One call received after the broadcast was from a man who claimed he knew who the killer was, but he failed to identify himself and rang off. Another said he believed he was the youth seen talking to Fleet two days before her murder, but he also rang off before he could be questioned further. On 28 May 1987, police publicly released the name given by the youth as Keith Spears, which did not match any of the names received from the public based on the photofit. The police were not able to trace the youth and he did not contact them again.

===Later leads===
By August 1987, 1,156 statements had been taken, 2,873 houses visited in the town and 5,300 people interviewed. With the police no closer to catching the killer, only one detective sergeant and two detective constables remained working on the case.

On 13 September 1987, the police received a call from a man who claimed he knew someone called Steve who was in the woods on the day of the murder and had "struck an old woman in Worlebury Woods on the day of the murder". The unidentified caller rung off before further questioning.

On 14 April 1988, HTV broadcast an episode of Police 5 on which officers from Avon and Somerset Police reminded the public about the facts of the case in a bid to receive new leads. The broadcast resulted in police following up ten calls the following day.

A year after the crime, police estimated that approximately 40 people who were in the vicinity of the crime scene had not been traced. Three officers continued to be assigned to the case and suspects arrested for related crimes were still being questioned about the murder. A report from a forensic psychiatrist concluded the killer was probably aged between 17 and 24 with sexual problems, and police were aware of five individuals matching that age range who were seen at the scene between the time Fleet was last seen alive and the time her body was found.

== Developments in later years ==
In October 1997, Fleet's murder was one of 17 unsolved murder cases from the previous 30 years to be re-examined by Avon and Somerset Police. Numerous pieces of evidence from the original inquiries, including clothing, blood samples and fingerprints, were reanalysed using the latest techniques in forensic testing and DNA analysis.

In 2000, another reconstruction of Fleet's murder was broadcast on HTV's Crimestoppers and resulted in a new witness, who claimed he had seen Fleet talking to a youth, who was playing with her two dogs, on the day of the murder. The witness believed the pair "knew each other and were talking quite openly". Police believed the killer was most likely a "local boy who had a good knowledge of Worlebury Woods".

In March 2017, on the 30th anniversary of the murder, Avon and Somerset Police made a new appeal for anyone with information to come forward. The police carried out further DNA analysis on remaining evidence and received a number of calls with new leads, some of which provided names, but no further developments in the investigation were announced.
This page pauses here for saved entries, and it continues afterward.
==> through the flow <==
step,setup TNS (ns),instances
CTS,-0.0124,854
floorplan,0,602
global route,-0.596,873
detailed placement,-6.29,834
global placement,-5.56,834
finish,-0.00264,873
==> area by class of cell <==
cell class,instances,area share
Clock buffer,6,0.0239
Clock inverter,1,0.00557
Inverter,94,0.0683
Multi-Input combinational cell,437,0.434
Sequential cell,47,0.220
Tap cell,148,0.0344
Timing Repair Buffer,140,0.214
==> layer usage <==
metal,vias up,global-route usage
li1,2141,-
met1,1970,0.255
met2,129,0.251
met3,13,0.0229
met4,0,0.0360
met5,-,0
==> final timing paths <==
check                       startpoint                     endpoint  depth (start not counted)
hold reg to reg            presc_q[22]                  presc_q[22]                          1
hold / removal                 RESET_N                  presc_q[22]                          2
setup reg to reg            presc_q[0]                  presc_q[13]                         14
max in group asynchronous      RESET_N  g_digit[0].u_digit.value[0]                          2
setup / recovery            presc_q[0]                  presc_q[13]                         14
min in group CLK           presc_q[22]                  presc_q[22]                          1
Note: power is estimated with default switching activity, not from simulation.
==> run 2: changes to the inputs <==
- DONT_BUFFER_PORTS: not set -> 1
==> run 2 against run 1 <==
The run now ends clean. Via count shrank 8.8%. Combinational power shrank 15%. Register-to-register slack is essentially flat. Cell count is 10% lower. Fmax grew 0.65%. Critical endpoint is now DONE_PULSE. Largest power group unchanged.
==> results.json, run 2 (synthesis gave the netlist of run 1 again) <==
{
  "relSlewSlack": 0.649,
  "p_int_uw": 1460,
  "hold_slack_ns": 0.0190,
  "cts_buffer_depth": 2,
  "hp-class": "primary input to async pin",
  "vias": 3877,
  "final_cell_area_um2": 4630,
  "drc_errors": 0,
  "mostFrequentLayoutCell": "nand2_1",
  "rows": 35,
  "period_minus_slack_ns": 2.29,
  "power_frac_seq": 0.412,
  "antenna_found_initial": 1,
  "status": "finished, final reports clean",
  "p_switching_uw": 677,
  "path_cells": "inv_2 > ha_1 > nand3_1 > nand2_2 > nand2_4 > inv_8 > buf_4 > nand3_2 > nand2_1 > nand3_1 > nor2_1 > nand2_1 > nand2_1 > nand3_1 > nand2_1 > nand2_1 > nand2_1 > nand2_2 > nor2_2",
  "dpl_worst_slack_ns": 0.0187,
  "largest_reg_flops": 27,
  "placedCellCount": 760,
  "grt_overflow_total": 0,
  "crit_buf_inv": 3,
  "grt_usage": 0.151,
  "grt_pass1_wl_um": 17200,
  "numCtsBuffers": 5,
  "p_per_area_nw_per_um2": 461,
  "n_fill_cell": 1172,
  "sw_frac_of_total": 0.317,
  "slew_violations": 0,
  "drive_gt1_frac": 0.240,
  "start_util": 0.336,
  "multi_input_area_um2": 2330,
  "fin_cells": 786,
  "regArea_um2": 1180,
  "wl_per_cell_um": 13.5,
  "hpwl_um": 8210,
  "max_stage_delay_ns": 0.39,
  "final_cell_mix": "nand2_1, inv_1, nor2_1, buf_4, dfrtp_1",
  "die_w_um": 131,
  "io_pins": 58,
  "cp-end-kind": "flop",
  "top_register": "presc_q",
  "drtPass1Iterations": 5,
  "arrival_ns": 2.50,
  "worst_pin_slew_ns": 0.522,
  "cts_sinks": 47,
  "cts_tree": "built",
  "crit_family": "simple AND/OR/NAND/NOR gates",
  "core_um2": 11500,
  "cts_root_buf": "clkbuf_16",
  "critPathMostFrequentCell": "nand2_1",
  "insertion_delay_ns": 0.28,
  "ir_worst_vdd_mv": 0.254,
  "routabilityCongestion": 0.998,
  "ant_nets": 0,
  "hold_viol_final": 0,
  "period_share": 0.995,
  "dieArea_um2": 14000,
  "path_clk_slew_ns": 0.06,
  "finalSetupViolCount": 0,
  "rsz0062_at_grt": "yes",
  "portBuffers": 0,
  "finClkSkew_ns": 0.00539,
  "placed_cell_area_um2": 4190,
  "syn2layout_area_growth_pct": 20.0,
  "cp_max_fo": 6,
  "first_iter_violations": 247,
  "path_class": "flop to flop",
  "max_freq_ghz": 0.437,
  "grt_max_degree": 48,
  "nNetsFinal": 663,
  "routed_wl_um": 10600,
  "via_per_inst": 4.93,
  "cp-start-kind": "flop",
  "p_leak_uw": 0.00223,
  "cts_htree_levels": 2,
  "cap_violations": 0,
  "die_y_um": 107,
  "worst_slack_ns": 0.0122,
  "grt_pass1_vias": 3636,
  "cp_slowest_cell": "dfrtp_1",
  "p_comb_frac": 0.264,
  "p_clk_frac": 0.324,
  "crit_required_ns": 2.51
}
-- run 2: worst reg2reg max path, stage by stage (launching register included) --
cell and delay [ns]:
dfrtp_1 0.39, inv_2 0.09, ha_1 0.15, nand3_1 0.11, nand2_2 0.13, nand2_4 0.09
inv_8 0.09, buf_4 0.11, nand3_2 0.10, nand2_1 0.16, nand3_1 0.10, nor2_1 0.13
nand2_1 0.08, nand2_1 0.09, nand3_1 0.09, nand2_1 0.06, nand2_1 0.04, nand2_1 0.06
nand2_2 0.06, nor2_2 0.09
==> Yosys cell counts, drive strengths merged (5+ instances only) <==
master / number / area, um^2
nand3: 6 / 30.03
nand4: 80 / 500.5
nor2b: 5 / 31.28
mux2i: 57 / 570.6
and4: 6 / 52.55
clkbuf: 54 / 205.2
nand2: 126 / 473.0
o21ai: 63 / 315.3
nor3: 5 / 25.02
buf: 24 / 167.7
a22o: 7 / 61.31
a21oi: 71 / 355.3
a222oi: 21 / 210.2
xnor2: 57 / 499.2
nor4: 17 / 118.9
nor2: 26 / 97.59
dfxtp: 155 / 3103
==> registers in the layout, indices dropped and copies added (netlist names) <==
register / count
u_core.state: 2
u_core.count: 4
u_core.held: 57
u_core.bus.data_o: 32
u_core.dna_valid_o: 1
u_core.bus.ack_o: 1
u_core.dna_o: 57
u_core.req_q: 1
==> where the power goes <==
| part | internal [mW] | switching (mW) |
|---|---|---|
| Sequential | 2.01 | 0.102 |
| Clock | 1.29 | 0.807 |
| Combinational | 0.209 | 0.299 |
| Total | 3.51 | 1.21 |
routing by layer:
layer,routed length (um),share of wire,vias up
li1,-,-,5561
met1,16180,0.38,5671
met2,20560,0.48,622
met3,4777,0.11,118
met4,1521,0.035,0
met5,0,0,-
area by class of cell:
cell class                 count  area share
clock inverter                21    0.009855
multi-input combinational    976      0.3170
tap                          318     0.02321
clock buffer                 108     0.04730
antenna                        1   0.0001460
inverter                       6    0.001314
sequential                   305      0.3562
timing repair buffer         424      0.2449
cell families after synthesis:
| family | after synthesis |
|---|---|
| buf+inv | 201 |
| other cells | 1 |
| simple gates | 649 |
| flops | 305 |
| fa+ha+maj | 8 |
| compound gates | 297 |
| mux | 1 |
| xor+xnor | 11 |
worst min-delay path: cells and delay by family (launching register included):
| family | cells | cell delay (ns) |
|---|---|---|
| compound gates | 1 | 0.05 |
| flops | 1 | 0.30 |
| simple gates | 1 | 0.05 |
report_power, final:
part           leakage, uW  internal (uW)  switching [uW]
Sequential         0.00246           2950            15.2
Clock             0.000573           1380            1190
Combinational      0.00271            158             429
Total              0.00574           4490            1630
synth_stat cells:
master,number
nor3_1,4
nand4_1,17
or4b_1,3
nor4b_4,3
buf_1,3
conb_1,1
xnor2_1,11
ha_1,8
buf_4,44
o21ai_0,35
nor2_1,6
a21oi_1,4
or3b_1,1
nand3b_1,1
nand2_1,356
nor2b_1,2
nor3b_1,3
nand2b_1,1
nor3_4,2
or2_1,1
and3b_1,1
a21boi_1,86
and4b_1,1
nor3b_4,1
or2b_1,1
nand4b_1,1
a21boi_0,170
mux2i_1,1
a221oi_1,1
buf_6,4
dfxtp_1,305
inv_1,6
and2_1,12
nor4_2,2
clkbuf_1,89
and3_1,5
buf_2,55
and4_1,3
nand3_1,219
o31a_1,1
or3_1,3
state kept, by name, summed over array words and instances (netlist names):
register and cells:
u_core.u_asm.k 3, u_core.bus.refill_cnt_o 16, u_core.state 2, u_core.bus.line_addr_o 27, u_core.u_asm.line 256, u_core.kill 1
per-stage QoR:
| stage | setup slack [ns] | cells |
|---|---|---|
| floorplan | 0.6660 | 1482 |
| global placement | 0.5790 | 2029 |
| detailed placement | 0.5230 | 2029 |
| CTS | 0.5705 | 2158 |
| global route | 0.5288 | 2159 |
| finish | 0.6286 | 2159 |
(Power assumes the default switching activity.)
## src/rtl/uart_tx_byte_pkg.sv

```systemverilog
// uart_tx_byte_pkg: shared UART definitions (FSM encodings, default baud divisor)
//   for the transmitter and the future receiver.
package uart_tx_byte_pkg;
    typedef enum logic [1:0] {
        IDLE  = 2'd0,
        START = 2'd1,
        DATA  = 2'd2,
        STOP  = 2'd3
    } state_t;
    localparam int DEFAULT_CLKS_PER_BIT = 868;
endpackage

```

## src/rtl/uart_tx_byte_if.sv

```systemverilog
// uart_tx_byte_if: byte-wide valid/ready handshake into the UART transmitter.
//   tx_data  [7:0] byte offered by the producer
//   tx_valid       producer has a byte on tx_data
//   tx_ready       transmitter accepts a byte this cycle
interface uart_tx_byte_if;
    logic [7:0] tx_data;
    logic       tx_valid;
    logic       tx_ready;
    modport master (output tx_data, tx_valid, input tx_ready);
    modport slave (input tx_data, tx_valid, output tx_ready);
endinterface

```

## src/rtl/uart_tx_byte_baud_tick_gen.sv

```systemverilog
// baud_tick_gen: free-running 0..CLKS_PER_BIT-1 counter, tick on the last count.
//   clk, rst_n  clock, synchronous active-low reset
//   clear       restart the count at 0 on the next edge (phase-aligns a frame)
//   tick        high on the last clock of each bit period
module baud_tick_gen #(
    parameter int CLKS_PER_BIT = 868
) (
    input  logic clk,
    input  logic rst_n,
    input  logic clear,
    output logic tick
);
    localparam int CNT_W = $clog2(CLKS_PER_BIT);
    localparam logic [CNT_W-1:0] LAST = CNT_W'(CLKS_PER_BIT - 1);
    logic [CNT_W-1:0] cnt;
    assign tick = cnt == LAST;
    always_ff @(posedge clk) begin
        if (!rst_n || clear) cnt <= '0;
        else cnt <= tick ? '0 : cnt + 1'b1;
    end
endmodule

```

## src/rtl/uart_tx_byte.sv

```systemverilog
// uart_tx_byte: 8N1 UART transmitter, one byte per valid/ready handshake, LSB first.
//   clk, rst_n  clock, synchronous active-low reset
//   bus         slave side of the byte handshake (tx_data, tx_valid, tx_ready)
//   tx          registered serial line, idle high
//   busy        frame in progress (START, DATA or STOP)
module uart_tx_byte
    import uart_tx_byte_pkg::*;
#(
    parameter int CLKS_PER_BIT = DEFAULT_CLKS_PER_BIT,
    parameter int STOP_BITS    = 1
) (
    input  logic           clk,
    input  logic           rst_n,
    uart_tx_byte_if.slave  bus,
    output logic           tx,
    output logic           busy
);
    if (CLKS_PER_BIT < 2 || !(STOP_BITS == 1 || STOP_BITS == 2)) begin : g_bad_param
        $error("uart_tx_byte: CLKS_PER_BIT must be >= 2 and STOP_BITS 1 or 2");
    end
    state_t     state, state_nx;
    logic [7:0] shift;
    logic [2:0] bit_idx;
    logic       bit_end, accept, tx_nx, last_stop;
    assign accept    = bus.tx_valid & bus.tx_ready;
    // bit_idx is reused as the stop-bit counter; it has wrapped to 0 on leaving DATA
    assign last_stop = bit_idx == 3'(STOP_BITS - 1);
    baud_tick_gen #(.CLKS_PER_BIT(CLKS_PER_BIT)) u_baud (
        .clk   (clk),
        .rst_n (rst_n),
        .clear (accept),
        .tick  (bit_end)
    );
    always_ff @(posedge clk) begin
        if (!rst_n) begin
            state   <= IDLE;
            shift   <= '0;
            bit_idx <= '0;
            tx      <= 1'b1;
        end else begin
            state <= state_nx;
            tx    <= tx_nx;
            if (accept) shift <= bus.tx_data;
            else if (state == DATA && bit_end) shift <= shift >> 1;
            if (bit_end && state == DATA) bit_idx <= bit_idx + 3'd1;
            else if (bit_end && state == STOP) bit_idx <= last_stop ? 3'd0 : bit_idx + 3'd1;
        end
    end
    always_comb begin
        state_nx = state;
        case (state)
            IDLE:  state_nx = accept ? START : IDLE;
            START: state_nx = bit_end ? DATA : START;
            DATA:  state_nx = (bit_end && bit_idx == 3'd7) ? STOP : DATA;
            STOP:  state_nx = (bit_end && last_stop) ? IDLE : STOP;
        endcase
    end
    // tx is registered from the next state; within DATA the next bit is shift[1]
    // because the shift register moves on the same edge
    always_comb begin
        tx_nx        = state_nx == START ? 1'b0 :
                       state_nx == DATA  ? ((state == DATA && bit_end) ? shift[1] : shift[0]) :
                       1'b1;
        busy         = state != IDLE;
        bus.tx_ready = (state == IDLE) & rst_n;
    end
endmodule

```

## src/flat_wrapper.sv

```systemverilog
// flat-port wrapper written by rule: the top's interface ports become plain ports
module uart_tx_byte_flat import uart_tx_byte_pkg::*;
#(
    parameter int CLKS_PER_BIT = DEFAULT_CLKS_PER_BIT,
    parameter int STOP_BITS    = 1
)
  (clk, rst_n, tx, busy, bus_tx_data, bus_tx_valid, bus_tx_ready);
  uart_tx_byte_if bus_i ();
  input  logic clk;
  input  logic rst_n;
  output logic tx;
  output logic busy;
  input wire logic [$bits(bus_i.tx_data)-1:0] bus_tx_data;
  input wire logic [$bits(bus_i.tx_valid)-1:0] bus_tx_valid;
  output wire logic [$bits(bus_i.tx_ready)-1:0] bus_tx_ready;
  assign bus_i.tx_data = bus_tx_data;
  assign bus_i.tx_valid = bus_tx_valid;
  assign bus_tx_ready = bus_i.tx_ready;
  uart_tx_byte #(.CLKS_PER_BIT(CLKS_PER_BIT), .STOP_BITS(STOP_BITS)) u_core (.clk(clk), .rst_n(rst_n), .bus(bus_i), .tx(tx), .busy(busy));
endmodule
```
$ cat src/rtl/serial_word_packer.sv
// rtl/serial_word_packer.sv - serial-to-parallel word packer with valid/ready handshakes
// Define SERIAL_WORD_PACKER_LSB_FIRST_EN for LSB-first assembly; MSB-first otherwise.
module serial_word_packer
    import serial_word_packer_pkg::*;
#(
    parameter int DATA_WIDTH = 32
) (
    input  logic                          clk,
    input  logic                          reset,
    input  logic                          din,
    input  logic                          din_valid,
    output logic                          din_ready,
    input  logic                          flush,
    output logic [DATA_WIDTH-1:0]         dout,
    output logic                          dout_valid,
    input  logic                          dout_ready,
    output logic [$clog2(DATA_WIDTH)-1:0] count
);

    localparam int CW = $clog2(DATA_WIDTH);
    localparam logic [CW-1:0] LAST = CW'(DATA_WIDTH - 1);

    logic                  accept;
    logic                  complete;
    logic [DATA_WIDTH-1:0] word;

    // Only the completing bit must wait for the output slot; earlier bits
    // keep flowing into the partial register while the output is stalled.
    assign din_ready = !reset && !(count == LAST && dout_valid && !dout_ready);
    assign accept    = din_valid && din_ready;

    serial_shift_reg #(
        .DATA_WIDTH (DATA_WIDTH)
    ) u_shift (
        .clk      (clk),
        .reset    (reset),
        .accept   (accept),
        .bit_in   (din),
        .flush    (flush),
        .count    (count),
        .complete (complete),
        .word     (word)
    );

    always_ff @(posedge clk) begin
        if (reset) begin
            dout       <= '0;
            dout_valid <= 1'b0;
        end else if (complete) begin
            dout       <= word;
            dout_valid <= 1'b1;
        end else if (dout_ready) begin
            dout_valid <= 1'b0;
        end
    end

endmodule

$ cat config.mk
export PLATFORM = sky130hd
export DESIGN_NAME = serial_word_packer
export DESIGN_NICKNAME = d
export VERILOG_FILES = /design/src/rtl/serial_word_packer_pkg.sv /design/src/rtl/serial_shift_reg.sv /design/src/rtl/serial_word_packer.sv
export SDC_FILE = /design/constraint.sdc
export NUM_CORES = 1
export LEC_CHECK = 0
export BUFFER_PORTS_ARGS = -buffer_cell sky130_fd_sc_hd__buf_2
export CAP_MARGIN = 20
export CORE_ASPECT_RATIO = 0.7
export CORE_MARGIN = 5
export CORE_UTILIZATION = 55
export CTS_CLUSTER_SIZE = 24
export DETAILED_ROUTE_END_ITERATION = 12
export HOLD_SLACK_MARGIN = 0.06
export PLACE_DENSITY = 0.87
export RECOVER_POWER = 25
export SLEW_MARGIN = 15
export SYNTH_ARGS = -nofsm -noshare
export SYNTH_HDL_FRONTEND = slang
export SYNTH_SLANG_ARGS = --single-unit
$ cat constraint.sdc
create_clock -name clk -period 2.3 [get_ports clk]
set_input_delay 0.23 -clock clk [delete_from_list [all_inputs] [get_ports clk]]
set_output_delay 0.23 -clock clk [all_outputs]
set_load 0.05 [all_outputs]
There has been speculation that Fleet's murder may be linked to the similarly apparently motiveless killings of the 14-year-old schoolgirl Kate Bushell at Exwick, Devon, in 1997, and 41-year-old woman Lyn Bryant at Ruan High Lanes, Cornwall, in 1998. In 2018, retired police intelligence officer Chris Clark noted the similarities between the three cases, although they have never been officially linked by police.